# What to produce
Up to and including the line with "export DETAILED_ROUTE_END_ITERATION = 10", restate the records below word for word, beginning with their first line.

# Given data
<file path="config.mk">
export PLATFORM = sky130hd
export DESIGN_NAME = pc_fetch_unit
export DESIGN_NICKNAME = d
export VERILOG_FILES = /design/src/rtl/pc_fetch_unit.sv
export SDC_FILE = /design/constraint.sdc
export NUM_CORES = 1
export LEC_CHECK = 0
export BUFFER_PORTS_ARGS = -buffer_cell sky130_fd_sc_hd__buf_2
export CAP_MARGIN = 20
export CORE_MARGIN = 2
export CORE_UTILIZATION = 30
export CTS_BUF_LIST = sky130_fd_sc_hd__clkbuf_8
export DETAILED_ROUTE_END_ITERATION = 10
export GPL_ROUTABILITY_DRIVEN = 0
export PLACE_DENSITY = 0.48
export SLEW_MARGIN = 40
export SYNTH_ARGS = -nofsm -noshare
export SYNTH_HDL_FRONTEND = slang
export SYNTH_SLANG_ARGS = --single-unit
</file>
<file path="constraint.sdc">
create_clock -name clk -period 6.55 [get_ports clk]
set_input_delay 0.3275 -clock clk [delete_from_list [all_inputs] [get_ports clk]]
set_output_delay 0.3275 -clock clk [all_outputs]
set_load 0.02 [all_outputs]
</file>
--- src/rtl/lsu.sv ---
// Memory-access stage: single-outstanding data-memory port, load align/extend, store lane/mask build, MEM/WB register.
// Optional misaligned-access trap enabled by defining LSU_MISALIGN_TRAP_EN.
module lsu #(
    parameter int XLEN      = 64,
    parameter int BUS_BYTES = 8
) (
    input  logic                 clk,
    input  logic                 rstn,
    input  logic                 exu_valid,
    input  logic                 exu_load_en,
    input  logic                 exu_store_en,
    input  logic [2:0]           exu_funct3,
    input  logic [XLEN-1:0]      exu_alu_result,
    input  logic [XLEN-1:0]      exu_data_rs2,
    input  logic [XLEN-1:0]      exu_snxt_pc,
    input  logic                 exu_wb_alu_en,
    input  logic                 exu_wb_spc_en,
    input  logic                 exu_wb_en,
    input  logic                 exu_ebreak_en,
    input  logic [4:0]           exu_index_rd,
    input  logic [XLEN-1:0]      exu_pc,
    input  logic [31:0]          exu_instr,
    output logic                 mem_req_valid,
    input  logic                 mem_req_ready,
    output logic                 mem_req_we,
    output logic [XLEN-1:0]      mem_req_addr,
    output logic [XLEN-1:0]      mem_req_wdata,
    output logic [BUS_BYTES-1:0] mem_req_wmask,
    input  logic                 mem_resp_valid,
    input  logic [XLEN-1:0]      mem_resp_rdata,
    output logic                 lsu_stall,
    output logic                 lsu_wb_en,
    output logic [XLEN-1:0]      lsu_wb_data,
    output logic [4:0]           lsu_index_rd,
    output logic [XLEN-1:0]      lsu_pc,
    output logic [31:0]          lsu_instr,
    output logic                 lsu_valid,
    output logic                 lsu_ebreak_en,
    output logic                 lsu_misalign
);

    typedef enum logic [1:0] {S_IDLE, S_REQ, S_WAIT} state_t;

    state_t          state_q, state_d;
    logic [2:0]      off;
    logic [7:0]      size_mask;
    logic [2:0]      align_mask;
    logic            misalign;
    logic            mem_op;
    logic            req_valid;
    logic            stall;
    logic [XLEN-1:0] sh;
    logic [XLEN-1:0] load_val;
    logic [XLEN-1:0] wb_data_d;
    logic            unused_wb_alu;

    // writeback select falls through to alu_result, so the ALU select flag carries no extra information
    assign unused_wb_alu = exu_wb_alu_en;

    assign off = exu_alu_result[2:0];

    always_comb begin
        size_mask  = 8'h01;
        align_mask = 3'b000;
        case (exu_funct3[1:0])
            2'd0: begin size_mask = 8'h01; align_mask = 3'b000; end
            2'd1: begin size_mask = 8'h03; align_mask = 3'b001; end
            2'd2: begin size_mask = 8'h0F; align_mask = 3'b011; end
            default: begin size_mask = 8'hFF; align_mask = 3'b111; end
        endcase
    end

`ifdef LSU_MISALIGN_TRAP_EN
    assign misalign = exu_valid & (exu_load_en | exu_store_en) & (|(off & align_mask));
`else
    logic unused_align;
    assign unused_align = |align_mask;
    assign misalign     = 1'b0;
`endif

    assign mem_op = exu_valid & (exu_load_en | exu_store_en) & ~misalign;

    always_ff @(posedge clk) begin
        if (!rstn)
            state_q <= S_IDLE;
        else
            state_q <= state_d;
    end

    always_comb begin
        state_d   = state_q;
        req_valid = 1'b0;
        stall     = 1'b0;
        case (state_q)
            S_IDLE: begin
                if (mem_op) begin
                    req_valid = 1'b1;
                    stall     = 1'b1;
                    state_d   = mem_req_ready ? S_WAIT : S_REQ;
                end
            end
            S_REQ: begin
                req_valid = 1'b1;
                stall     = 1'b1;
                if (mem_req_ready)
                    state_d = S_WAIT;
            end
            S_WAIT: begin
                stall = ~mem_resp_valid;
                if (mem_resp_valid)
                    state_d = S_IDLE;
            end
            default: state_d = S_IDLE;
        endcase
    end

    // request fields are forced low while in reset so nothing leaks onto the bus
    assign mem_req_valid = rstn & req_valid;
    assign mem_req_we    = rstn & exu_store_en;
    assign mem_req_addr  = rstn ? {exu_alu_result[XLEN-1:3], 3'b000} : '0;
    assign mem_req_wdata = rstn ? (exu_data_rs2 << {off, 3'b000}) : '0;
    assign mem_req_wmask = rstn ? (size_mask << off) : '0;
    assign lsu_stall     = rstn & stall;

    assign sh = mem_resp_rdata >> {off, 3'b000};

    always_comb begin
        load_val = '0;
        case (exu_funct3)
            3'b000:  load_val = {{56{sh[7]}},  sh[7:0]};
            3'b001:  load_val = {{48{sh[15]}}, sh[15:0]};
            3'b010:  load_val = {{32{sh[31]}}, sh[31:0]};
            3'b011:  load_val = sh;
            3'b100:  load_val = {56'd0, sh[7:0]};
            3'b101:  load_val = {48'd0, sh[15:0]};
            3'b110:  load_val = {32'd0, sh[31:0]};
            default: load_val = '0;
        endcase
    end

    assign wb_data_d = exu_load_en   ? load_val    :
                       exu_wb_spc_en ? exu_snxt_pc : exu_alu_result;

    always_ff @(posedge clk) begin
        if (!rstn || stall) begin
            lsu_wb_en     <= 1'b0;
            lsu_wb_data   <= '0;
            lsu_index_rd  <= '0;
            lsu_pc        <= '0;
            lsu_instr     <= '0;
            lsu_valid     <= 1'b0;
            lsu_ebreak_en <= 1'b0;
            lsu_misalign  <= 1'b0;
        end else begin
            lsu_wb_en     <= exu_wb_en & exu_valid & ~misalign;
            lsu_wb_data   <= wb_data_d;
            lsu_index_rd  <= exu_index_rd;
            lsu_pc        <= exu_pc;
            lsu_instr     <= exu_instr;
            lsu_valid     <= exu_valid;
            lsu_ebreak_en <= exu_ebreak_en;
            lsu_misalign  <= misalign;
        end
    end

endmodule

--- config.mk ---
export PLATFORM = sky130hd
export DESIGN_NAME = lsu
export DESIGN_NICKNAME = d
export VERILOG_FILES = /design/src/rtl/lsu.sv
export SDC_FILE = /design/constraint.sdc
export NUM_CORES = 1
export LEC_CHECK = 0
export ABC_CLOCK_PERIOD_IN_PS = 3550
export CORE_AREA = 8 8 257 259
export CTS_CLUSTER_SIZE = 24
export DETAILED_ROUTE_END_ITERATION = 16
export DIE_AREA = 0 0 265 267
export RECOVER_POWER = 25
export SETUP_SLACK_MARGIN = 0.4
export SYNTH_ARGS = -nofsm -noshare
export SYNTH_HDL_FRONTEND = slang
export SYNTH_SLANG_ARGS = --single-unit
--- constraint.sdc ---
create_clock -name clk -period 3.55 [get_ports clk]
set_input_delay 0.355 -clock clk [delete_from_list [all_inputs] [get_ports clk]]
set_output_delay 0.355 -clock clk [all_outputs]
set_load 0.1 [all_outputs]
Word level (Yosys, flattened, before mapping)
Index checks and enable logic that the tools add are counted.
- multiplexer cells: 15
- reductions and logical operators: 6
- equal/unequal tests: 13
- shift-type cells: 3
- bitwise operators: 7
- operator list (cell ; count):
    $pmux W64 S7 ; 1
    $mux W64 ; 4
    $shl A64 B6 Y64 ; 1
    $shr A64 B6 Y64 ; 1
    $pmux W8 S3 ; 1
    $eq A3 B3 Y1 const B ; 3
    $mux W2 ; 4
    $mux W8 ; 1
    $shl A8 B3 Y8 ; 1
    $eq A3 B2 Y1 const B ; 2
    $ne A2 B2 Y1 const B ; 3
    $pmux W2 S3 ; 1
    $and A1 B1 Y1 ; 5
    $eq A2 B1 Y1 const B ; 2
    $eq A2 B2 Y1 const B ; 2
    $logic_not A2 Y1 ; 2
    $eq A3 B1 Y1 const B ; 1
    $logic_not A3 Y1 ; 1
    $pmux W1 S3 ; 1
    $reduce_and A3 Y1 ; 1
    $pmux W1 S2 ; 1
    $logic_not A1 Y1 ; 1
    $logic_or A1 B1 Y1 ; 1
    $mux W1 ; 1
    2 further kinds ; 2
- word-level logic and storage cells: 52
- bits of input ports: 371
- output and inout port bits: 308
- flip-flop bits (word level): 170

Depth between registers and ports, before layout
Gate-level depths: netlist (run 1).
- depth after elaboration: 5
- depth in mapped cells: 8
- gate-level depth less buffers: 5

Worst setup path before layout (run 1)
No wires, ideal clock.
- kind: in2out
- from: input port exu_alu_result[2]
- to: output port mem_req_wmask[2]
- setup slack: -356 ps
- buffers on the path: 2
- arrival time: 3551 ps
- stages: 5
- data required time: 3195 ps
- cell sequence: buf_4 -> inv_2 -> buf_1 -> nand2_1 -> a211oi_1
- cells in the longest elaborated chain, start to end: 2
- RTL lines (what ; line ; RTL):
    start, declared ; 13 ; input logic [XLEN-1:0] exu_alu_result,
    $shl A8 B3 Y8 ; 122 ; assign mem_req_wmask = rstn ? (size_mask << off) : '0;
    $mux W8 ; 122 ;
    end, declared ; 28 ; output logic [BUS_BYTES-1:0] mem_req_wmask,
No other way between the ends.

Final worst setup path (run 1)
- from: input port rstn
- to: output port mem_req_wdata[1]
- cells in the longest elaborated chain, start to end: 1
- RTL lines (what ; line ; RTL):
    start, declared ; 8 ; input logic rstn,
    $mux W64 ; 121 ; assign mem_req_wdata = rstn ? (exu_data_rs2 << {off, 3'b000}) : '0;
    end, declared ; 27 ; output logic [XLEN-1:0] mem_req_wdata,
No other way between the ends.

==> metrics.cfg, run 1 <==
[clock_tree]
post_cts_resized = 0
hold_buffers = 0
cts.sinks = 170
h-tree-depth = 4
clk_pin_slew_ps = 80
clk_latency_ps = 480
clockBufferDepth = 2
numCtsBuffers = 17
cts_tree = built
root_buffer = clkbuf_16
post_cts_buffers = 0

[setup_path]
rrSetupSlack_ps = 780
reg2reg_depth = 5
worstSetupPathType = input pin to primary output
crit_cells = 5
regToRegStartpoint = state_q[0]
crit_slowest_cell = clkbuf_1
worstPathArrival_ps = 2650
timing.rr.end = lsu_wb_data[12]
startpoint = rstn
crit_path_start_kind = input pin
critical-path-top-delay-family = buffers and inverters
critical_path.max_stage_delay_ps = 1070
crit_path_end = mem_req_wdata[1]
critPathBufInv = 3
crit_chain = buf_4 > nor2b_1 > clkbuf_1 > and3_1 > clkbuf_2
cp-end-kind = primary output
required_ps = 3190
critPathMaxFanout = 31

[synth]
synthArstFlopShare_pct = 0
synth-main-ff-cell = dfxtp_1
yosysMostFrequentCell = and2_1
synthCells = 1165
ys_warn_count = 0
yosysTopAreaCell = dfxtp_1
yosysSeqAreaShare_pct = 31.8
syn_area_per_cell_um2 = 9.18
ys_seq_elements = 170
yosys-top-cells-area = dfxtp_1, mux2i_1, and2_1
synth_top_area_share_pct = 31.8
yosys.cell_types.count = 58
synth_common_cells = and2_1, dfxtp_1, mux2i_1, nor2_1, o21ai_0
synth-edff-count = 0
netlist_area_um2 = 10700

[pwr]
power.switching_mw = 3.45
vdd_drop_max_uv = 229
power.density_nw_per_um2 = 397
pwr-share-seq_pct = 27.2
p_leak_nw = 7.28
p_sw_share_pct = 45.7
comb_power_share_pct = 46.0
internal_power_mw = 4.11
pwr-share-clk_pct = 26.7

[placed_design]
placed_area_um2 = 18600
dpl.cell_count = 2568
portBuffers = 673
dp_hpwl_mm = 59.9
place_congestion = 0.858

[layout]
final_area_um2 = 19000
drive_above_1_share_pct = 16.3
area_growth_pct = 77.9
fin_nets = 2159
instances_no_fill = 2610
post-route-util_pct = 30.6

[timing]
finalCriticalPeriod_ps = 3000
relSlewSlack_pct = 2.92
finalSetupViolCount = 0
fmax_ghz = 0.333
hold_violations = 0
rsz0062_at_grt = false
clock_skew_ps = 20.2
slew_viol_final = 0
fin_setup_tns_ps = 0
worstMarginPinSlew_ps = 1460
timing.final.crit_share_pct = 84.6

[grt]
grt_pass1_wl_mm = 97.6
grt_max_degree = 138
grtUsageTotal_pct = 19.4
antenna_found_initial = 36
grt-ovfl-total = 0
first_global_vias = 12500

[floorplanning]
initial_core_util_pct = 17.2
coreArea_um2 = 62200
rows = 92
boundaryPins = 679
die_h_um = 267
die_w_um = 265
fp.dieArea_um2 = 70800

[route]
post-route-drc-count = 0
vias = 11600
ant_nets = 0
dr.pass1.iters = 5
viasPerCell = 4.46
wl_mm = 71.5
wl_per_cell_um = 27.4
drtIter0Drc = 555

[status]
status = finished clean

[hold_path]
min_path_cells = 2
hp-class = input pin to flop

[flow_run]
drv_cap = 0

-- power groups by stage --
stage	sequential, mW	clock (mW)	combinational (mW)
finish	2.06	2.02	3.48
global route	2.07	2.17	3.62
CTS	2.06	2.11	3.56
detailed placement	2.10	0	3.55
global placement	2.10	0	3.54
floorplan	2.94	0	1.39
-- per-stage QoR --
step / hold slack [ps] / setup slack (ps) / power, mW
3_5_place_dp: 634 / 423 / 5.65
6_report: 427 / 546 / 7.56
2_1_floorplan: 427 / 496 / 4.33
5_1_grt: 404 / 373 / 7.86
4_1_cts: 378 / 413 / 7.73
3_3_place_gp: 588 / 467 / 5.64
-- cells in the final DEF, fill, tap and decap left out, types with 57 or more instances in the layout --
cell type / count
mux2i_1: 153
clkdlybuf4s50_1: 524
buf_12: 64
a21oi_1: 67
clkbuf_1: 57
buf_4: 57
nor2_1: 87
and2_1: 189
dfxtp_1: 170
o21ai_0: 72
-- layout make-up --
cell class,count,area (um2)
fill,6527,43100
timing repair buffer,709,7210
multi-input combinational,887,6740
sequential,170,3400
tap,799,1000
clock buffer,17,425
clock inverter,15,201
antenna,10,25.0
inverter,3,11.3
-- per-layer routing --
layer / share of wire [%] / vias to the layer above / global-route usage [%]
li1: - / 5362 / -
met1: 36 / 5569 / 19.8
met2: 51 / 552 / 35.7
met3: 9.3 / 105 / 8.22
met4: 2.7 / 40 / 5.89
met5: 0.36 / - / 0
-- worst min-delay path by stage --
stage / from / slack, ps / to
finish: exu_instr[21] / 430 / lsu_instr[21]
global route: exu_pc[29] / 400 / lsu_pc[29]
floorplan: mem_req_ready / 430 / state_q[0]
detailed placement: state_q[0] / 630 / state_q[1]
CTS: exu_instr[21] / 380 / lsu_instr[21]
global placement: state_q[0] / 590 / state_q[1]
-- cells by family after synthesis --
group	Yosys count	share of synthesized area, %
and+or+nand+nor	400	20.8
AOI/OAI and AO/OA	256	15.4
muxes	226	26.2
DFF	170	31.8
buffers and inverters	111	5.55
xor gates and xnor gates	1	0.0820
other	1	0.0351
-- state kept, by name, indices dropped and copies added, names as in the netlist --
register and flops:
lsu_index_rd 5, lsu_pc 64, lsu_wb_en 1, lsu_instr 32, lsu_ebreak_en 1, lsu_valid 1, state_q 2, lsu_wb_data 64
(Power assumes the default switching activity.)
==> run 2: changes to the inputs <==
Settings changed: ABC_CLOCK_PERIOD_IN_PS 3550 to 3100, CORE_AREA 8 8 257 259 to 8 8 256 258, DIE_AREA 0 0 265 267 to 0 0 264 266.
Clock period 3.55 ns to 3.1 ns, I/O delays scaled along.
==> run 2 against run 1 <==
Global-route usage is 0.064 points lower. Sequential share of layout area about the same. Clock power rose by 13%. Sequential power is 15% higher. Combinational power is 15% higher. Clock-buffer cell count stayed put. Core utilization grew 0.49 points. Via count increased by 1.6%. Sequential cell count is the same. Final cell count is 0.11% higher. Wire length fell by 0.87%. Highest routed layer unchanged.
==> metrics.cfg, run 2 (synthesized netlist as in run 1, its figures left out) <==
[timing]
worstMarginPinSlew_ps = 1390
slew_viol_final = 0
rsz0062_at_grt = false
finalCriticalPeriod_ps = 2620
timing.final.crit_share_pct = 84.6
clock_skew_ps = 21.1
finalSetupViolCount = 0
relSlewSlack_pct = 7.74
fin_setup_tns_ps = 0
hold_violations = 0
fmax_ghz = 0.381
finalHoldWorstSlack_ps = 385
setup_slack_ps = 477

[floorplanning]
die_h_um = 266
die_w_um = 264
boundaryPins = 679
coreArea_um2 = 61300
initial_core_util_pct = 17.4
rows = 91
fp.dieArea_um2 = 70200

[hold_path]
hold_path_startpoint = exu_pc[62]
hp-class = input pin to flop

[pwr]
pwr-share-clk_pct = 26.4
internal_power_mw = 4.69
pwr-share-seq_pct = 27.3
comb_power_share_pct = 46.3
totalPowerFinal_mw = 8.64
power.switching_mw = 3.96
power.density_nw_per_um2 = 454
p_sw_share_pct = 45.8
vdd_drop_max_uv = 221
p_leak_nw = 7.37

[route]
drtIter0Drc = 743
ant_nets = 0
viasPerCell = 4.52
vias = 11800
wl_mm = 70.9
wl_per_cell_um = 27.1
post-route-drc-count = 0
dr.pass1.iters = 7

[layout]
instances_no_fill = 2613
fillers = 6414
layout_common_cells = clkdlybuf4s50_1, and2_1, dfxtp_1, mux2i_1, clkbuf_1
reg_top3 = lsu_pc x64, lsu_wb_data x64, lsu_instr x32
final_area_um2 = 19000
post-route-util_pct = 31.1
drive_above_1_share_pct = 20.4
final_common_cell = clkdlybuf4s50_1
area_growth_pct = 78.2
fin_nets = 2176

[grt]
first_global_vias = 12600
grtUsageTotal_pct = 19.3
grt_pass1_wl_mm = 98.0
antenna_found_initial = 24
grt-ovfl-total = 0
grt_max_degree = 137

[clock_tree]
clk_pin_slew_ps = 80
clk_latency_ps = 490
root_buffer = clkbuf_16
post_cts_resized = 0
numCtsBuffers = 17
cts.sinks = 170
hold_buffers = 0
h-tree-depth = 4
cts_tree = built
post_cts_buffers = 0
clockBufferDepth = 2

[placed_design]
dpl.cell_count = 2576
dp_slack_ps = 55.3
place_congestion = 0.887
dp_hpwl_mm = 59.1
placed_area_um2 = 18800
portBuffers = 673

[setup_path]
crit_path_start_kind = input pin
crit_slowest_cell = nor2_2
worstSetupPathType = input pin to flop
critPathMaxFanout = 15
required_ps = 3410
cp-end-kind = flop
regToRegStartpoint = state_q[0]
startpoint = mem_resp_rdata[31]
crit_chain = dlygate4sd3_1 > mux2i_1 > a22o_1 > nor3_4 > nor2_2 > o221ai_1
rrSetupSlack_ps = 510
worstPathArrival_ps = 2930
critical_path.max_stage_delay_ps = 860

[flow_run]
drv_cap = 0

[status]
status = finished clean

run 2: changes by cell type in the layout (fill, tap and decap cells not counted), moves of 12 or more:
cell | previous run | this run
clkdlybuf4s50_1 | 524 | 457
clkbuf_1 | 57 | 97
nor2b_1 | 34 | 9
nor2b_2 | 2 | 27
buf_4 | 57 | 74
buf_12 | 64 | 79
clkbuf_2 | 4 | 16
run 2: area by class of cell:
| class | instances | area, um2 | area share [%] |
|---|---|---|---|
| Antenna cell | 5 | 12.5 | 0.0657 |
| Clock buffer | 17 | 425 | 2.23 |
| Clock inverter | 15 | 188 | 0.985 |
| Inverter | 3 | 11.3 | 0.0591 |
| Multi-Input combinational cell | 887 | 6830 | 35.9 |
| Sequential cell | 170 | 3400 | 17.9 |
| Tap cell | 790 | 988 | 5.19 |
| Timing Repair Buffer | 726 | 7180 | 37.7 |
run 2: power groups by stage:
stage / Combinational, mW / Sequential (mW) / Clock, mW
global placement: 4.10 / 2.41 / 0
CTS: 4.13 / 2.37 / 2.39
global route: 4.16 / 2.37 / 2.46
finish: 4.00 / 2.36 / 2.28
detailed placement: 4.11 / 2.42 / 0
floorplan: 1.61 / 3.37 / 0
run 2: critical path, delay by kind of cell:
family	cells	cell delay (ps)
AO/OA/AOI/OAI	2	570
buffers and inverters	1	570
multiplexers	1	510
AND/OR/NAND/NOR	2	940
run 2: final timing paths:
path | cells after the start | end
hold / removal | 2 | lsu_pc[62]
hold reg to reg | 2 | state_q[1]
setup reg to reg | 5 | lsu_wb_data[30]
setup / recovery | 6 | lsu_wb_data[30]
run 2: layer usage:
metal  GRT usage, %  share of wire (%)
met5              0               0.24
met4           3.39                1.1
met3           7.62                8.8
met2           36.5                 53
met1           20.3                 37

# Solution to this problem
<file path="config.mk">
export PLATFORM = sky130hd
export DESIGN_NAME = pc_fetch_unit
export DESIGN_NICKNAME = d
export VERILOG_FILES = /design/src/rtl/pc_fetch_unit.sv
export SDC_FILE = /design/constraint.sdc
export NUM_CORES = 1
export LEC_CHECK = 0
export BUFFER_PORTS_ARGS = -buffer_cell sky130_fd_sc_hd__buf_2
export CAP_MARGIN = 20
export CORE_MARGIN = 2
export CORE_UTILIZATION = 30
export CTS_BUF_LIST = sky130_fd_sc_hd__clkbuf_8
export DETAILED_ROUTE_END_ITERATION = 10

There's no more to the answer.